Арабская ночь
Возрастные ограничения 16+
-Аллах акбар, Карим! Чтобы твоя ослица была гладкая! Чтобы твой верблюд был выносливым! Чтобы твоя жена плодоносила, как виноградная лоза!
— Аллах с тобой, Саид! Моя белая ослица и впрямь гладкая боками, и верблюд вынослив, так как я дал ему еды и воды вволю, его холят и чистят! Но о какой виноградной лозе ты говоришь, Аглая стара и страшна, как сморщенная высушенная фига, ей уже столько годов, что я забыл им счёт, и если она чем и заплодоносит, то только бранью из беззубого рта, и тогда лишь прут терновника усмирит эту сливную трубу ругани. Если я по привычке и забираюсь в её виноградник, то очень опасаюсь, что тот треснет когда-нибудь и рассыпется в труху подо мною.

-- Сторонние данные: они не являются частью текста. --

==> run X: inputs <==
## IOTDF
module IOTDF( clk, rst, in_en, iot_in, fn_sel, busy, valid, iot_out);
clock: 4.82 ns
lec_check: 0
cap_margin: 20
cell_pad_in_sites_detail_placement: 0
core_aspect_ratio: 0.7
core_margin: 6
core_utilization: 59
cts_cluster_size: 73
gpl_routability_driven: 1
max_routing_layer: met5
min_routing_layer: met2
place_density_lb_addon: 0.06
setup_slack_margin: 1.11
slew_margin: 20
run.sh (not shown) runs the stock make flow with config.mk's settings and CLKGATE_MAP_FILE=.
==> inputs of run G, as changes to run X <==
Settings changed: CELL_PAD_IN_SITES_DETAIL_PLACEMENT 0 to default, CORE_ASPECT_RATIO 0.7 to 1.67, CORE_MARGIN 6 to 2, CORE_UTILIZATION 59 to 58, CTS_CLUSTER_SIZE 73 to default, GPL_ROUTABILITY_DRIVEN 1 to default, HOLD_SLACK_MARGIN from default to 0.29, MAX_ROUTING_LAYER met5 to default, MIN_ROUTING_LAYER met2 to default, PLACE_DENSITY_LB_ADDON 0.06 to default, SETUP_SLACK_MARGIN 1.11 to -0.45.
==> flow/constraint.sdc (replaced) <==
create_clock -name core_clock -period 4.85 [get_ports {clk}]
set_input_delay 0.9700 -clock core_clock [delete_from_list [all_inputs] [get_ports {clk}]]
set_output_delay 0.9700 -clock core_clock [all_outputs]
set_load 0.01 [all_outputs]
==> results <==
| metric | run G | run X |
|---|---|---|
| Die width | 183.5 um | 286.9 um |
| Total of cells resized after clock tree synthesis | 0 | 124 |
| Clock buffers created by TritonCTS | 40 | 41 |
| Core box area | 53050 sq um | 51450 sq um |
| Vertical die size | 303.8 um | 204.4 um |
| Placed cell area | 35350 sq um | 35410 sq um |
| Placed Cells | 4147 | 4101 |
| Setup fix buffers added after clock tree synthesis | 0 | 42 |
| Detailed-placement wirelength estimate | 140.3 mm | 124.1 mm |
| Initial Util | 58.83% | 60.65% |
| Result of the run | stopped before the end | stopped before the end |
| Failing step | global routing | global routing |
| Post-Place Setup Slack | -0.2937 ns | -0.05664 ns |
| Number of core rows | 109 | 69 |
| Chip area | 55740 sq um | 58650 sq um |
| Complex Gates by Area | 26.50% | 26.50% |
| Routability congestion estimate | 1.311 | 1.824 |

* * *

==> run F: inputs <==
IOTDF again, from the RTL that the note above started with.
==> flow/config.mk <==
export PLATFORM = sky130hd
export DESIGN_NAME = IOTDF
export DESIGN_NICKNAME = IOTDF
export VERILOG_FILES = /design/flow/design.v
export SDC_FILE = /design/flow/constraint.sdc
export NUM_CORES = 4
export LEC_CHECK = 0
export ABC_AREA = 1
export CAP_MARGIN = 0
export CELL_PAD_IN_SITES_DETAIL_PLACEMENT = 0
export CORE_ASPECT_RATIO = 1.14
export CORE_MARGIN = 2
export CORE_UTILIZATION = 51
export CTS_CLUSTER_DIAMETER = 336
export CTS_CLUSTER_SIZE = 62
export GPL_TIMING_DRIVEN = 0
export HOLD_SLACK_MARGIN = -0.06
export MAX_ROUTING_LAYER = met4
export PLACE_DENSITY_LB_ADDON = 0.28
export SLEW_MARGIN = 20
export TNS_END_PERCENT = 15
==> flow/constraint.sdc <==
create_clock -name core_clock -period 3.44 [get_ports {clk}]
set_input_delay 0.6880 -clock core_clock [delete_from_list [all_inputs] [get_ports {clk}]]
set_output_delay 0.6880 -clock core_clock [all_outputs]
set_load 0.01 [all_outputs]
==> run Z: changes against run F <==
==> flow/config.mk (replaced) <==
export PLATFORM = sky130hd
export DESIGN_NAME = IOTDF
export DESIGN_NICKNAME = IOTDF
export VERILOG_FILES = /design/flow/design.v
export SDC_FILE = /design/flow/constraint.sdc
export NUM_CORES = 4
export LEC_CHECK = 0
export ABC_AREA = 1
export CAP_MARGIN = 20
export CORE_MARGIN = 2
export CORE_UTILIZATION = 72
export CTS_CLUSTER_DIAMETER = 400
export CTS_CLUSTER_SIZE = 100
export PLACE_DENSITY = 0.39
export SETUP_SLACK_MARGIN = 0.1
export SLEW_MARGIN = 20
==> flow/constraint.sdc (replaced) <==
create_clock -name core_clock -period 1.75 [get_ports {clk}]
set_input_delay 0.3500 -clock core_clock [delete_from_list [all_inputs] [get_ports {clk}]]
set_output_delay 0.3500 -clock core_clock [all_outputs]
set_load 0.01 [all_outputs]
==> notes <==
- Run Z stopped in detailed placement (3_5_place_dp). Run F stopped in global routing (5_1_grt).
- In synthesized cell count, run Z and run F do not differ.
- Between run Z and run F, the lower die area is in run Z (gap 29%, measured against run F).
- Synthesized area is the same in run Z and run F.
==> figures <==
item                                                                   run Z                     run F
Post-Syn Area                                                      30800 µm²                 30800 µm²
Number of cells in Yosys stat                                           4157                      4157
Number of I/O port buffers                                               142                       142
Count of standard-cell rows                                               75                        96
Init Core Util                                                         73.1%                     51.4%
Area fraction in compound gates                                        26.1%                     26.1%
Synthesis Warnings                                                         3                         3
Simple-gate share of the synthesized area                              20.0%                     20.0%
Run status                                                    did not finish            did not finish
Stage where the flow stopped               detailed placement (3_5_place_dp)  global routing (5_1_grt)
DIE AREA                                                           44500 µm²                 62400 µm²
Multiplexer share                                                     0.219%                    0.219%
Core ar.                                                           42100 µm²                 59900 µm²
X dimension of the die                                                211 µm                    234 µm
Global placement routability congestion                                 1.54                      1.36
Die Y-Extent                                                          211 µm                    266 µm
Chip area line of the yosys report                                 30800 µm²                 30800 µm²
`design/flow/run.sh`:
```
#!/bin/bash
# the make line also repeats each setting of config.mk as NAME=value (left out here)
make -C /OpenROAD-flow-scripts/flow DESIGN_CONFIG=/design/flow/config.mk WORK_HOME=/design/flow/orfs CLKGATE_MAP_FILE= finish
```
`design/flow/config.mk`:
```
export PLATFORM = sky130hd
export DESIGN_NAME = Risc_32_bit
export DESIGN_NICKNAME = Risc_32_bit
export VERILOG_FILES = /design/flow/design.v
export SDC_FILE = /design/flow/constraint.sdc
export NUM_CORES = 4
export LEC_CHECK = 0
export CAP_MARGIN = 20
export CORE_MARGIN = 2
export CORE_UTILIZATION = 61
export CTS_CLUSTER_SIZE = 56
export SETUP_SLACK_MARGIN = 1.1
export SLEW_MARGIN = 20
```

— Отчего же ты не избавишься от старой перечницы?
— Мои глаза помнят время, когда она была как спелый абрикос, только время цветения и сбора урожая прошло. Зато она может таскать тюки наравне с ослицей и ухаживать за верблюдицей, мне не надо платить слуге. Она хороший работник, заменит двух, и платы не потребует.
— Потому-то твоя ослица идёт сейчас налегке, а мешок тащит вот эта в чёрной парандже женщина. Сразу видно, что ты хороший хозяин и любишь свою ослицу! А отчего же ты не женишься на другой, почему держишь её столько лет в наложницах?.. Люди сказали, что твой поставщик дорого берёт за двуногий товар, значит он того стоит, раз ты ему платишь?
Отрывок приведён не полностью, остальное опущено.